GM’s Chevrolet brand dominates the Andean competitive landscape with a total market share of 18 percent. Its strength is spread across the main markets; it ranks first in Colombia and Chile, and second in Argentina.
Chevrolet’s strength is a serious challenge to new entrants, but new OEMs are increasing competition, particularly in the crucial entry-level segment, in which new entrants from France and South Korea have made rapid progress with affordable entry models.
Localization. In 2012, the Andeans produced 1.1 million units, approximately 70 percent of these in Argentina. Based on the varying tariff systems of the cluster’s individual markets, three main models exist for localization in the Andean markets. One major OEM uses all three, as illustrated in Exhibit 7.
Embracing these differentiated approaches, which respond to varying tariff systems and protectionist measures, offer a key to sustainable success in the cluster.

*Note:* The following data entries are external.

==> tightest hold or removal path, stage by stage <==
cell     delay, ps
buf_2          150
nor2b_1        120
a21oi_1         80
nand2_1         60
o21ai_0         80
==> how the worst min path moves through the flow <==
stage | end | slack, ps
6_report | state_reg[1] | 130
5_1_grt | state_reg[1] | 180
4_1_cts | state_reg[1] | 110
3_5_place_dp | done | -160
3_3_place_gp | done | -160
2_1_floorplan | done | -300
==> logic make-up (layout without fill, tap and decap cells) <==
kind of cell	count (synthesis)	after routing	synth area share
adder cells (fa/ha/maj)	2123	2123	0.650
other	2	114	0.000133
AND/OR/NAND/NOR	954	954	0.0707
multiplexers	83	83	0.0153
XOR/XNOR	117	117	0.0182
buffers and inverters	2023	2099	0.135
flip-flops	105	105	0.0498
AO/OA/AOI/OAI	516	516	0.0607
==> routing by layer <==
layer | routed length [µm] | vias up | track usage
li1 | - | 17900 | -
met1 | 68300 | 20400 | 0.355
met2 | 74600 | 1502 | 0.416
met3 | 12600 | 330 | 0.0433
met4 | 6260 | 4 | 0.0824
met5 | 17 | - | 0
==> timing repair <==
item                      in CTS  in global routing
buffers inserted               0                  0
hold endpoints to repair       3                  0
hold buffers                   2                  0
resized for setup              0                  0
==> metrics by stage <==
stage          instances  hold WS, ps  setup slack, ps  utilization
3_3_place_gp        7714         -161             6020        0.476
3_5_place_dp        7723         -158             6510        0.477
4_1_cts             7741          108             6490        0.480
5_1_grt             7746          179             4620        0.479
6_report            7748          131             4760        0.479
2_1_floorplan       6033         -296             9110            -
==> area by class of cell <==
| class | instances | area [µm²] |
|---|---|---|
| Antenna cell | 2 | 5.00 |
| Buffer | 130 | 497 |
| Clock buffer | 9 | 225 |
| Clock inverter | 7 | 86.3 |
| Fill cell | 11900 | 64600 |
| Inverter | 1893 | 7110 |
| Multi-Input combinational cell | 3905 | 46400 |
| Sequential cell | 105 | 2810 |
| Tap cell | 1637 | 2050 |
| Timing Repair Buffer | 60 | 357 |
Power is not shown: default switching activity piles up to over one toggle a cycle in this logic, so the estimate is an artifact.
## src/rtl/djent_pkg.sv

```systemverilog
// Shared types and constants for the discrete joint entropy block.
package djent_pkg;

    // Fraction bits of the log result and ln(2) in Q0.32
    localparam int unsigned LN_FRAC_BITS = 28;
    localparam logic [31:0] LN2_Q32      = 32'hB172_17F8;

    // Lane width of the input fields
    localparam int unsigned FIELD_BITS   = 16;
    localparam int unsigned LANES        = 4;

    // Control bits that travel with a sample from cell to cell
    typedef struct packed {
        logic valid;
        logic found;
    } link_t;

    // Top-level sequencer
    typedef enum logic [3:0] {
        ST_LOAD,
        ST_DRAIN,
        ST_LN_TOT,
        ST_TOT_ACC,
        ST_SCAN,
        ST_LN_CNT,
        ST_ACC,
        ST_DIV,
        ST_DONE
    } djent_state_t;

    // Log unit sequencer
    typedef enum logic [1:0] {
        LN_IDLE,
        LN_SQ,
        LN_K,
        LN_FIN
    } lnq_state_t;

endpackage

```

## src/rtl/djent_cell.sv

```systemverilog
// One pattern cell: holds a key and its count, matches passing samples.
module djent_cell #(
    parameter int unsigned KW = 64,
    parameter int unsigned CW = 11
) (
    input  logic                   clk,
    input  logic                   rst_n,
    input  logic                   shift,
    input  djent_pkg::link_t       link_in,
    input  logic [KW-1:0]          key_in,
    output djent_pkg::link_t       link_out,
    output logic [KW-1:0]          key_out,
    input  logic                   prev_valid,
    input  logic [CW-1:0]          prev_count,
    output logic                   valid,
    output logic [CW-1:0]          count
);

    logic             valid_reg;
    logic [KW-1:0]    key_reg;
    logic [CW-1:0]    count_reg;
    djent_pkg::link_t link_reg;
    logic [KW-1:0]    pass_key_reg;
    logic             take;
    logic             hit;

    assign take = link_in.valid && !link_in.found;
    assign hit  = valid_reg && (key_reg == key_in);

    // Hold the pattern: claim when empty, count on match, shift out on unload
    always_ff @(posedge clk or negedge rst_n)
    begin
        if (!rst_n)
        begin
            valid_reg <= 1'b0;
        end
        else if (shift)
        begin
            valid_reg <= prev_valid;
        end
        else if (take && !valid_reg)
        begin
            valid_reg <= 1'b1;
        end
    end

    always_ff @(posedge clk)
    begin
        if (shift)
        begin
            count_reg <= prev_count;
        end
        else if (take && hit)
        begin
            count_reg <= count_reg + CW'(1);
        end
        else if (take && !valid_reg)
        begin
            count_reg <= CW'(1);
            key_reg   <= key_in;
        end
    end

    // Pass the sample on to the next cell
    always_ff @(posedge clk or negedge rst_n)
    begin
        if (!rst_n)
        begin
            link_reg <= '0;
        end
        else
        begin
            link_reg.valid <= link_in.valid && !shift;
            link_reg.found <= link_in.found || (take && (hit || !valid_reg));
        end
    end

    always_ff @(posedge clk)
    begin
        pass_key_reg <= key_in;
    end

    assign link_out = link_reg;
    assign key_out  = pass_key_reg;
    assign valid    = valid_reg;
    assign count    = count_reg;

endmodule

```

The North African Belt, ranging along the Mediterranean coast from Morocco in the west to Egypt in the east, is leading the transformation of an African automotive landscape that until recently was confined largely to South Africa.
Led by Algeria—the cluster’s largest, most resource-rich market—the North African Belt is expected to grow into a regional market of 1.2 million new-vehicle sales by 2020. Political instability remains a risk in the region, but the signs of economic development are positive. Morocco, where North Africa’s first automotive-manufacturing cluster is developing, offers one positive example.
Our projections for the North African Belt, illustrated in Exhibit 8, foresee the following:
Customers and Competition. North African customers have limited purchasing power and, thus, are highly sensitive to price. At the same time, they demand both quality and the durability needed to cope with poor road conditions. This has led to a market dominated by B-segment cars in Algeria (market share of 42 percent) cars and Morocco (30 percent share); whereas in Egypt, C-segment cars are popular (39 percent share). The mismatch between consumers’ spending power and their product requirements has stimulated a thriving used-car market over the past decades. But as salaries rise, partly as a reaction by governments to the Arab Spring, so does demand for new vehicles. Among the big sellers are budget cars such as Renault/Dacia’s Logan.
French carmakers dominate the competitive landscape. Across the cluster, they have a market share above 30 percent. Renault/Dacia has taken significant market share from established Asian OEMs by introducing budget cars like the Logan.
But their dominance faces a challenge. Growing competition from China is making the market tougher. Chinese companies like Chery, Great Wall Motors, and Changan Automobile are targeting Algeria and Egypt as key export markets. (See Exhibit 9.)
Localization. Significant investment by OEMs is expected to triple production volumes in the North African Belt from about 200,000 units to about 600,000 by 2015. But growth will be accompanied by a geographical shift within the cluster. Localization was formerly confined to Egypt, where import tariffs of more than 40 percent prompted OEMs to develop small-scale CKD and semi-knockdown (SKD) production facilities. But political instability in Egypt has made the country a much less attractive site for localization. Morocco is now emerging as the cluster’s dominant producer.
Given these combined factors, the hub of the North African motor industry is shifting westward.